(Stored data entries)
──────

<file path="src/rtl/div_pkg.sv">
// Shared definitions for the sequential restoring divider: FSM encoding,
// iteration-counter sizing and the fill value used for a divide-by-zero quotient.
package div_pkg;

  // Divider control states
  typedef enum logic [1:0] {
    ST_IDLE = 2'd0,
    ST_CALC = 2'd1,
    ST_DONE = 2'd2
  } div_state_e;

  // Default operand width and the matching iteration-counter width
  localparam int DIV_WIDTH_DEFAULT = 32;
  localparam int DIV_ITER_W        = $clog2(DIV_WIDTH_DEFAULT + 1);

  // Every quotient bit is forced to this value when the divisor is zero
  localparam logic DIV0_QUOT_BIT = 1'b1;

  // Iteration-counter width for an arbitrary operand width
  function automatic int div_iter_width(input int width);
    return $clog2(width + 1);
  endfunction

endpackage

</file>
<file path="src/rtl/div_restore_step.sv">
// One radix-2 restoring division step: shift the partial remainder left,
// bring in the next dividend bit, trial-subtract the divisor magnitude and
// keep the difference only when it does not go negative.
module div_restore_step
  import div_pkg::*;
#(
  parameter int WIDTH = DIV_WIDTH_DEFAULT
) (
  input  logic [WIDTH-1:0] rem,
  input  logic             dividend_bit,
  input  logic [WIDTH-1:0] divisor_mag,
  output logic [WIDTH-1:0] next_rem,
  output logic             quot_bit
);

  logic [WIDTH:0] shifted_s;
  logic [WIDTH:0] divisor_ext_s;
  logic [WIDTH:0] diff_s;

  // Trial subtraction; the shifted remainder is one bit wider than the divisor
  always_comb begin
    shifted_s     = {rem, dividend_bit};
    divisor_ext_s = {1'b0, divisor_mag};
    diff_s        = shifted_s - divisor_ext_s;
    if (shifted_s >= divisor_ext_s) begin
      // Difference is below the divisor, so it fits back into WIDTH bits
      next_rem = diff_s[WIDTH-1:0];
      quot_bit = 1'b1;
    end else begin
      // Shifted value is below the divisor, so its top bit is zero
      next_rem = shifted_s[WIDTH-1:0];
      quot_bit = 1'b0;
    end
  end

endmodule

</file>
<file path="src/rtl/axis_seq_divider.sv">
// Sequential radix-2 restoring divider with a dividend/divisor/dout stream
// interface. One operand pair is accepted in IDLE, WIDTH restoring steps run in
// CALC, and the sign-corrected {quotient, remainder} is presented with a
// single-cycle valid strobe in DONE. Latency is fixed at WIDTH+1 cycles.
module axis_seq_divider
  import div_pkg::*;
#(
  parameter int WIDTH  = DIV_WIDTH_DEFAULT,
  parameter bit SIGNED = 1'b1
) (
  input  logic               clk,
  input  logic               rst_n,
  input  logic               s_axis_dividend_tvalid,
  input  logic [WIDTH-1:0]   s_axis_dividend_tdata,
  output logic               s_axis_dividend_tready,
  input  logic               s_axis_divisor_tvalid,
  input  logic [WIDTH-1:0]   s_axis_divisor_tdata,
  output logic               s_axis_divisor_tready,
  output logic               m_axis_dout_tvalid,
  output logic [2*WIDTH-1:0] m_axis_dout_tdata
);

  localparam int                ITER_W    = div_iter_width(WIDTH);
  localparam logic [ITER_W-1:0] ITER_ZERO = {ITER_W{1'b0}};
  localparam logic [ITER_W-1:0] ITER_ONE  = {{(ITER_W-1){1'b0}}, 1'b1};
  localparam logic [ITER_W-1:0] LAST_ITER = ITER_W'(WIDTH - 1);
  localparam logic [WIDTH-1:0]  ZERO_W    = {WIDTH{1'b0}};
  localparam logic [WIDTH-1:0]  DIV0_QUOT = {WIDTH{DIV0_QUOT_BIT}};

  // FSM
  div_state_e state_r;
  div_state_e state_nxt_s;
  logic       accept_s;
  logic       step_s;
  logic       finish_s;

  // Operand decode
  logic             dvd_neg_s;
  logic             dvs_neg_s;
  logic [WIDTH-1:0] dvd_mag_s;
  logic [WIDTH-1:0] dvs_mag_s;

  // Iteration datapath
  logic [ITER_W-1:0] iter_cnt_r;
  logic [WIDTH-1:0]  dvd_shift_r;
  logic [WIDTH-1:0]  dvs_mag_r;
  logic [WIDTH-1:0]  dvd_raw_r;
  logic [WIDTH-1:0]  rem_r;
  logic [WIDTH-1:0]  quot_r;
  logic              neg_quot_r;
  logic              neg_rem_r;
  logic              div_zero_r;
  logic [WIDTH-1:0]  step_rem_s;
  logic              step_qbit_s;

  // Result formation
  logic [WIDTH-1:0]   quot_mag_s;
  logic [WIDTH-1:0]   quot_fix_s;
  logic [WIDTH-1:0]   rem_fix_s;
  logic [2*WIDTH-1:0] result_s;

  // Output registers
  logic               tready_r;
  logic               dout_tvalid_r;
  logic [2*WIDTH-1:0] dout_tdata_r;

  // Restoring step on the current partial remainder and next dividend MSB
  div_restore_step #(
    .WIDTH (WIDTH)
  ) u_step (
    .rem          (rem_r),
    .dividend_bit (dvd_shift_r[WIDTH-1]),
    .divisor_mag  (dvs_mag_r),
    .next_rem     (step_rem_s),
    .quot_bit     (step_qbit_s)
  );

  // State register
  always_ff @(posedge clk) begin
    if (!rst_n) begin
      state_r <= ST_IDLE;
    end else begin
      state_r <= state_nxt_s;
    end
  end

  // Next-state logic: a pair is taken only when both valids are high in IDLE
  always_comb begin
    state_nxt_s = state_r;
    case (state_r)
      ST_IDLE: begin
        if (s_axis_dividend_tvalid && s_axis_divisor_tvalid) begin
          state_nxt_s = ST_CALC;
        end else begin
          state_nxt_s = ST_IDLE;
        end
      end
      ST_CALC: begin
        if (iter_cnt_r == LAST_ITER) begin
          state_nxt_s = ST_DONE;
        end else begin
          state_nxt_s = ST_CALC;
        end
      end
      ST_DONE: begin
        state_nxt_s = ST_IDLE;
      end
      default: begin
        state_nxt_s = ST_IDLE;
      end
    endcase
  end

  // Control strobes decoded from the current state
  always_comb begin
    accept_s = 1'b0;
    step_s   = 1'b0;
    finish_s = 1'b0;
    case (state_r)
      ST_IDLE: begin
        accept_s = s_axis_dividend_tvalid && s_axis_divisor_tvalid;
      end
      ST_CALC: begin
        step_s   = 1'b1;
        finish_s = (iter_cnt_r == LAST_ITER);
      end
      ST_DONE: begin
        accept_s = 1'b0;
      end
      default: begin
        accept_s = 1'b0;
      end
    endcase
  end

  // Sign extraction and magnitude conversion of the incoming operands
  always_comb begin
    if (SIGNED) begin
      dvd_neg_s = s_axis_dividend_tdata[WIDTH-1];
      dvs_neg_s = s_axis_divisor_tdata[WIDTH-1];
    end else begin
      dvd_neg_s = 1'b0;
      dvs_neg_s = 1'b0;
    end
    // The most-negative value maps to 2^(WIDTH-1), which is representable unsigned
    if (dvd_neg_s) begin
      dvd_mag_s = ZERO_W - s_axis_dividend_tdata;
    end else begin
      dvd_mag_s = s_axis_dividend_tdata;
    end
    if (dvs_neg_s) begin
      dvs_mag_s = ZERO_W - s_axis_divisor_tdata;
    end else begin
      dvs_mag_s = s_axis_divisor_tdata;
    end
  end

  // Operand latch on accept, then one shift/subtract per CALC cycle
  always_ff @(posedge clk) begin
    if (!rst_n) begin
      iter_cnt_r  <= ITER_ZERO;
      dvd_shift_r <= ZERO_W;
      dvs_mag_r   <= ZERO_W;
      dvd_raw_r   <= ZERO_W;
      rem_r       <= ZERO_W;
      quot_r      <= ZERO_W;
      neg_quot_r  <= 1'b0;
      neg_rem_r   <= 1'b0;
      div_zero_r  <= 1'b0;
    end else if (accept_s) begin
      iter_cnt_r  <= ITER_ZERO;
      dvd_shift_r <= dvd_mag_s;
      dvs_mag_r   <= dvs_mag_s;
      dvd_raw_r   <= s_axis_dividend_tdata;
      rem_r       <= ZERO_W;
      quot_r      <= ZERO_W;
      neg_quot_r  <= dvd_neg_s ^ dvs_neg_s;
      neg_rem_r   <= dvd_neg_s;
      div_zero_r  <= (s_axis_divisor_tdata == ZERO_W);
    end else if (step_s) begin
      iter_cnt_r  <= finish_s ? ITER_ZERO : (iter_cnt_r + ITER_ONE);
      dvd_shift_r <= {dvd_shift_r[WIDTH-2:0], 1'b0};
      rem_r       <= step_rem_s;
      quot_r      <= {quot_r[WIDTH-2:0], step_qbit_s};
    end
  end

  // Final quotient/remainder including the last step, with sign fix-up.
  // Divide-by-zero overrides the datapath so both modes return {ones, dividend}.
  always_comb begin
    quot_mag_s = {quot_r[WIDTH-2:0], step_qbit_s};
    if (div_zero_r) begin
      quot_fix_s = DIV0_QUOT;
      rem_fix_s  = dvd_raw_r;
    end else begin
      if (neg_quot_r) begin
        quot_fix_s = ZERO_W - quot_mag_s;
      end else begin
        quot_fix_s = quot_mag_s;
      end
      if (neg_rem_r) begin
        rem_fix_s = ZERO_W - step_rem_s;
      end else begin
        rem_fix_s = step_rem_s;
      end
    end
    result_s = {quot_fix_s, rem_fix_s};
  end

  // Registered outputs: result and strobe are loaded on the edge entering DONE,
  // ready follows the state about to be entered
  always_ff @(posedge clk) begin
    if (!rst_n) begin
      tready_r      <= 1'b1;
      dout_tvalid_r <= 1'b0;
      dout_tdata_r  <= {(2*WIDTH){1'b0}};
    end else begin
      tready_r      <= (state_nxt_s == ST_IDLE);
      dout_tvalid_r <= finish_s;
      if (finish_s) begin
        dout_tdata_r <= result_s;
      end
    end
  end

  assign s_axis_dividend_tready = tready_r;
  assign s_axis_divisor_tready  = tready_r;
  assign m_axis_dout_tvalid     = dout_tvalid_r;
  assign m_axis_dout_tdata      = dout_tdata_r;

endmodule

</file>
[config.mk]
export PLATFORM = sky130hd
export DESIGN_NAME = kbd_disp_ctrl
export DESIGN_NICKNAME = d
export VERILOG_FILES = /design/src/rtl/kbd_pkg.sv /design/src/rtl/kbd_disp_ctrl.sv
export SDC_FILE = /design/constraint.sdc
export NUM_CORES = 1
export LEC_CHECK = 0
export ABC_CLOCK_PERIOD_IN_PS = 1900
export BUFFER_PORTS_ARGS = -buffer_cell sky130_fd_sc_hd__buf_2
export CORE_UTILIZATION = 55
export DETAILED_ROUTE_END_ITERATION = 8
export GPL_ROUTABILITY_DRIVEN = 0
export GPL_TIMING_DRIVEN = 0
export PLACE_DENSITY = 0.77
export RECOVER_POWER = 25
export REMOVE_ABC_BUFFERS = 1
export SETUP_SLACK_MARGIN = 0.4
export SLEW_MARGIN = 10
export SYNTH_ARGS = -nofsm -noshare
export SYNTH_HDL_FRONTEND = slang
export SYNTH_SLANG_ARGS = --single-unit
[constraint.sdc]
create_clock -name clk -period 1.9 [get_ports clk]
set_input_delay 0.19 -clock clk [delete_from_list [all_inputs] [get_ports clk]]
set_output_delay 0.19 -clock clk [all_outputs]
set_load 0.05 [all_outputs]
File: config.mk
export PLATFORM = sky130hd
export DESIGN_NAME = load_store_unit_flat
export DESIGN_NICKNAME = d
export VERILOG_FILES = /design/src/rtl/load_store_unit_if.sv /design/src/rtl/load_store_unit.sv /design/src/flat_wrapper.sv
export SDC_FILE = /design/constraint.sdc
export NUM_CORES = 1
export LEC_CHECK = 0
export BUFFER_PORTS_ARGS = -buffer_cell sky130_fd_sc_hd__buf_2
export CAP_MARGIN = 20
export CORE_MARGIN = 3
export CORE_UTILIZATION = 49
export CTS_CLUSTER_DIAMETER = 60
export DETAILED_ROUTE_END_ITERATION = 6
export GPL_TIMING_DRIVEN = 0
export PLACE_DENSITY = 0.89
export SLEW_MARGIN = 20
export SYNTH_ARGS = -nofsm -noshare
export SYNTH_HDL_FRONTEND = slang
export SYNTH_SLANG_ARGS = --single-unit
File: constraint.sdc
create_clock -name clk -period 2.2 [get_ports clk]
set_input_delay 0.44 -clock clk [delete_from_list [all_inputs] [get_ports clk]]
set_output_delay 0.44 -clock clk [all_outputs]
set_load 0.01 [all_outputs]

──────

Exercise requirements:
Give back precisely the lines above that start at the line containing "set_output_delay 0.19 -clock" and end at the line containing "export CORE_MARGIN = 3", inclusive. No other lines belong in the output.

Task output:
set_output_delay 0.19 -clock clk [all_outputs]
set_load 0.05 [all_outputs]
File: config.mk
export PLATFORM = sky130hd
export DESIGN_NAME = load_store_unit_flat
export DESIGN_NICKNAME = d
export VERILOG_FILES = /design/src/rtl/load_store_unit_if.sv /design/src/rtl/load_store_unit.sv /design/src/flat_wrapper.sv
export SDC_FILE = /design/constraint.sdc
export NUM_CORES = 1
export LEC_CHECK = 0
export BUFFER_PORTS_ARGS = -buffer_cell sky130_fd_sc_hd__buf_2
export CAP_MARGIN = 20
export CORE_MARGIN = 3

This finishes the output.